PS:由于我们的ES集群数据量较大（>28T），所以具体配置数值视自身生产环境

优化结果

• ES的吞吐由每秒9817/s提升到41183/s

问题二

• 在查看logstash日志过程中，我们看到了大量的以下报错

[2017-03-18T09:46:21,043][INFO ][logstash.outputs.elasticsearch] retrying failed action with response code: 429 ({"type"=>"es_rejected_execution_exception", "reason"=>"rejected execution of org.elasticsearch.transport.TransportService$6@6918cf2e on EsThreadPoolExecutor[bulk, queue capacity = 50, org.elasticsearch.common.util.concurrent.EsThreadPoolExecutor@55337655[Running, pool size = 24, active threads = 24, queued tasks = 50, completed tasks = 1767887463]]"}) [2017-03-18T09:46:21,043][ERROR][logstash.outputs.elasticsearch] Retrying individual actions

我们首先想到的是来调整ES的线程数，但是官网写到”Don’t Touch There Settings!”, 那怎么办？于是乎官方建议我们修改logstash的参数pipeline.batch.size

• 在ES5.0以后，es将bulk、flush、get、index、search等线程池完全分离，自身的写入不会影响其他功能的性能。
  来查询一下ES当前的线程情况：
• es性能存在问题一般需要查看es集群当前线程使用的情况：
• GET _nodes/stats/thread_pool?pretty

• {
    "_nodes": {
      "total": 6,
      "successful": 6,
      "failed": 0
    },
    "cluster_name": "dev-elasticstack5.0",
    "nodes": {
      "nnfCv8FrSh-p223gsbJVMA": {
        "timestamp": 1489804973926,
        "name": "node-3",
        "transport_address": "192.168.3.***:9301",
        "host": "192.168.3.***",
        "ip": "192.168.3.***:9301",
        "roles": [
          "master",
          "data",
          "ingest"
        ],
        "attributes": {
          "rack": "r1"
        },
        "thread_pool": {
          "bulk": {
            "threads": 24,
            "queue": 214,
            "active": 24,
            "rejected": 30804543,
            "largest": 24,
            "completed": 1047606679
          },
  
          ......
  
          "watcher": {
    "threads": 0,
    "queue": 0,
    "active": 0,
    "rejected": 0,
    "largest": 0,
    "completed": 0
  }
  }
  }
  }
  }

  其中：”bulk”模板的线程数24，当前活跃的线程数24，证明所有的线程是busy的状态，queue队列214，rejected为30804543。那么问题就找到了，所有的线程都在忙，队列堵满后再有进程写入就会被拒绝，而当前拒绝数为30804543。

  优化方案

  • 问题找到了，如何优化呢。官方的建议是提高每次批处理的数量，调节传输间歇时间。当batch.size增大，es处理的事件数就会变少，写入也就愉快了。

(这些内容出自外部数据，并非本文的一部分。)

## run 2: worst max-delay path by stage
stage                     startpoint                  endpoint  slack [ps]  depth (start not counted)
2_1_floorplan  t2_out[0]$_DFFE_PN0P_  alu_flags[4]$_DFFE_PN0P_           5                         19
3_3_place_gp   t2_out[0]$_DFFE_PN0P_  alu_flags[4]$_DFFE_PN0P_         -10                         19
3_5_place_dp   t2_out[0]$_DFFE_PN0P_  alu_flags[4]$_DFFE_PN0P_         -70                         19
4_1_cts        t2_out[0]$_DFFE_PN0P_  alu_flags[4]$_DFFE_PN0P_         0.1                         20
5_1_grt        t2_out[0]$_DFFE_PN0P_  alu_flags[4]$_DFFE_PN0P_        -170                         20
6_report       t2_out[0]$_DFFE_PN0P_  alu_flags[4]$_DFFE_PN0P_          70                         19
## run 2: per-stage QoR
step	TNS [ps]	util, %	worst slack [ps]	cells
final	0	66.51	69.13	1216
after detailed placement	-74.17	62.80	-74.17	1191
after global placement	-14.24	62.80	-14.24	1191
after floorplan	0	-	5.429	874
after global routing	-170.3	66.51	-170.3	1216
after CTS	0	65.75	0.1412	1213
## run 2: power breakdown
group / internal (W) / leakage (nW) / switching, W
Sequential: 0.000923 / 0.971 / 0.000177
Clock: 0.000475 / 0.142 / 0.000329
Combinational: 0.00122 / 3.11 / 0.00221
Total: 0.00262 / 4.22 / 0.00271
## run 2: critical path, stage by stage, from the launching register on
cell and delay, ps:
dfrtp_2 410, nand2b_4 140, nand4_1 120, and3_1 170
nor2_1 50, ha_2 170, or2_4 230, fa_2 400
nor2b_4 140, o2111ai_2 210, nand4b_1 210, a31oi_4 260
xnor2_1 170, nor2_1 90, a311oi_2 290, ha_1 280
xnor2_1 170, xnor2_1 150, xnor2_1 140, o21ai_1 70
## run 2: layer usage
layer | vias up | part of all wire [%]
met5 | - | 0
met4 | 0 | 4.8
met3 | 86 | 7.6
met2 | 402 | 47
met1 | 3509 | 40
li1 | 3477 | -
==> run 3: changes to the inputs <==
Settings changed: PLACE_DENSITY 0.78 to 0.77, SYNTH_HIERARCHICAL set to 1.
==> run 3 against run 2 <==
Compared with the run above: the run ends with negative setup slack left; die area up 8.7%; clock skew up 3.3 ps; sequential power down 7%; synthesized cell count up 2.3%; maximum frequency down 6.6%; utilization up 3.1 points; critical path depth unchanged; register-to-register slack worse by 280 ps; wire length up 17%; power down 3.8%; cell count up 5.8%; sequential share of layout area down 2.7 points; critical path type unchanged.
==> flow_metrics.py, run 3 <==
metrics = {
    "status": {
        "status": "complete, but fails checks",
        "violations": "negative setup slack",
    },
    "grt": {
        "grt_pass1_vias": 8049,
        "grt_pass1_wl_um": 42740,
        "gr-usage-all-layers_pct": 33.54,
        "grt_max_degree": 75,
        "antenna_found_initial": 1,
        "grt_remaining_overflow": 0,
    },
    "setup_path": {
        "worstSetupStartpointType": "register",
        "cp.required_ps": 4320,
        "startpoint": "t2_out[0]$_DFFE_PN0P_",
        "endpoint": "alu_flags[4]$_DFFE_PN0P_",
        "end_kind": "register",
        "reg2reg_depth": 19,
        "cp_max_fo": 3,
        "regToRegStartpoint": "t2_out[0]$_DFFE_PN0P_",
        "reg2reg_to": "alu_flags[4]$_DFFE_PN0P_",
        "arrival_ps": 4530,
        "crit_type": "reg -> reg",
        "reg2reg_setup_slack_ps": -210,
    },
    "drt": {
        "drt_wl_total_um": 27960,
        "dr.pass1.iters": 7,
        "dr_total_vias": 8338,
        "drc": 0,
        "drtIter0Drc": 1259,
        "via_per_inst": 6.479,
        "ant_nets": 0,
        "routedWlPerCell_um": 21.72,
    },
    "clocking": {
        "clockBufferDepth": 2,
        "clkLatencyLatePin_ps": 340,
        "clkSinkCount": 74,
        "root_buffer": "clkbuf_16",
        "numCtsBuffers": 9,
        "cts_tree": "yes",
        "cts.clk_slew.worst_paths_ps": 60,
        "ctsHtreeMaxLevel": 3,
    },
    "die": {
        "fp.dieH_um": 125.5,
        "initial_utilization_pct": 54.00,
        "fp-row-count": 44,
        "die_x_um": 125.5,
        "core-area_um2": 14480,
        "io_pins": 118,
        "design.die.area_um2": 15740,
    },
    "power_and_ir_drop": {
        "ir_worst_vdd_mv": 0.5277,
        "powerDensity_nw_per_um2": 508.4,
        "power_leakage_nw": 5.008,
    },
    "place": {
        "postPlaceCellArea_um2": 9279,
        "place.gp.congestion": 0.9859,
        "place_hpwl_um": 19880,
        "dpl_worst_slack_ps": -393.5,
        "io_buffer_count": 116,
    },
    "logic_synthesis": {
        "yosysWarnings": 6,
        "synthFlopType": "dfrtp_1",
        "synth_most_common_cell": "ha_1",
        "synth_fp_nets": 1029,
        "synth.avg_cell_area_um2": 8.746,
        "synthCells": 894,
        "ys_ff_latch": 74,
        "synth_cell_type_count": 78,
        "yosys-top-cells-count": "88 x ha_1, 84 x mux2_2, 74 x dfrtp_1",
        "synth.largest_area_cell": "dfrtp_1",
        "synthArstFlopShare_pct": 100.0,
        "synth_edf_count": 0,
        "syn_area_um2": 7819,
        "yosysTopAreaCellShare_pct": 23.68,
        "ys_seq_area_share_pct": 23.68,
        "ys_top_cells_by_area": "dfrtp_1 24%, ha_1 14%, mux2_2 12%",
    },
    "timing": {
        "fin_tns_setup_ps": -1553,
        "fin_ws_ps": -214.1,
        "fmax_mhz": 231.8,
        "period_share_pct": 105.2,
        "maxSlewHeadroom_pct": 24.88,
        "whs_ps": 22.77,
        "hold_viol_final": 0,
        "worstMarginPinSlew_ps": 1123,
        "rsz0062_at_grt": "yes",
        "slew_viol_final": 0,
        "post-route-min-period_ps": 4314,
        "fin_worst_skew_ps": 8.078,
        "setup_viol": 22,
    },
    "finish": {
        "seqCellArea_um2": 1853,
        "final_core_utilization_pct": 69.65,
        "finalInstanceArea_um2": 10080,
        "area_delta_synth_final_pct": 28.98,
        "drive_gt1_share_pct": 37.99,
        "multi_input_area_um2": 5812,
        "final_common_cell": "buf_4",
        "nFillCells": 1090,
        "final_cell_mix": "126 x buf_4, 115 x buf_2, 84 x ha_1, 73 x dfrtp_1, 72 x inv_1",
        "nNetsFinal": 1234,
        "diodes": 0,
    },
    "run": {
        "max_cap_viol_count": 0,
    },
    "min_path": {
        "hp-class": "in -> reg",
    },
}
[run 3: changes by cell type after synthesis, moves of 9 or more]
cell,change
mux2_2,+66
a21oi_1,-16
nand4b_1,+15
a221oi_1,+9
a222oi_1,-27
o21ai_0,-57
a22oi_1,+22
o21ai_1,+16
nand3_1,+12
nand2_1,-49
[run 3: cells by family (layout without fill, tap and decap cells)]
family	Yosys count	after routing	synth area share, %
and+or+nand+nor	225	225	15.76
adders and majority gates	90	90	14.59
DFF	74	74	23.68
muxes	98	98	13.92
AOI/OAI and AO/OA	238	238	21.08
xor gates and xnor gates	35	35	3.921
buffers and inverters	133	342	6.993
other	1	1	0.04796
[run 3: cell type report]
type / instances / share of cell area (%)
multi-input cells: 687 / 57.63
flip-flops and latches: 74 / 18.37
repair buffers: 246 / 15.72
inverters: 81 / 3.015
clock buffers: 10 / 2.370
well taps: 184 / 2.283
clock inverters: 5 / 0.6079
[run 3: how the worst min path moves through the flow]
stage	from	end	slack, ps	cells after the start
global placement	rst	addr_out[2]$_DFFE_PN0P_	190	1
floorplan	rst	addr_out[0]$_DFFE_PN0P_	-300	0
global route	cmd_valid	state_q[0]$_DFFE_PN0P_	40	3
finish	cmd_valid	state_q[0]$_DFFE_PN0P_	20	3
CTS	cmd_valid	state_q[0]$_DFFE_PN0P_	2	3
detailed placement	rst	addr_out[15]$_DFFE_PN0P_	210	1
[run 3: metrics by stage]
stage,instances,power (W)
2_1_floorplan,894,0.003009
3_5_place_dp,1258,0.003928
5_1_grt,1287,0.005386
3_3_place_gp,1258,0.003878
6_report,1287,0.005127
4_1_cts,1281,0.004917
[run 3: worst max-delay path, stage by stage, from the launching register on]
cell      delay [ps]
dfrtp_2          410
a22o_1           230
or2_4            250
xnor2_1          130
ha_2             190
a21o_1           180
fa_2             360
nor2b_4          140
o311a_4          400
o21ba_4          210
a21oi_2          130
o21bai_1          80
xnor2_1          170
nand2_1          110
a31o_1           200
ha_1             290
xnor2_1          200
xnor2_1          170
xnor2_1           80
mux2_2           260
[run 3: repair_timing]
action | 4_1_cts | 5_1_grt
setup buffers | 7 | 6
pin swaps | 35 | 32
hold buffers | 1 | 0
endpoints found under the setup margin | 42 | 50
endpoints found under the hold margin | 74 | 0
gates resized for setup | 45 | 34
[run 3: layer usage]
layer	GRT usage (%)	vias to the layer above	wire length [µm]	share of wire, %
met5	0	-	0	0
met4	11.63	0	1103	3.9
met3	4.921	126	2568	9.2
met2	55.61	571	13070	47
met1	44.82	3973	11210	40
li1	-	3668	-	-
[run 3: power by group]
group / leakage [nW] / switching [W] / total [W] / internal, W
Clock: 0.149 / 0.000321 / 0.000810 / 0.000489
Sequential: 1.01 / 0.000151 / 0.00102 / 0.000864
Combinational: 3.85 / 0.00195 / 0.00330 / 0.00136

  • vim /etc/logstash/logstash.yml
    #
    pipeline.workers: 24
    pipeline.output.workers: 24
    pipeline.batch.size: 10000
    pipeline.batch.delay: 10

    具体的worker/output.workers数量建议等于CPU数，batch.size/batch.delay根据实际的数据量逐渐增大来测试最优值。

    做完这些，世界又清净了。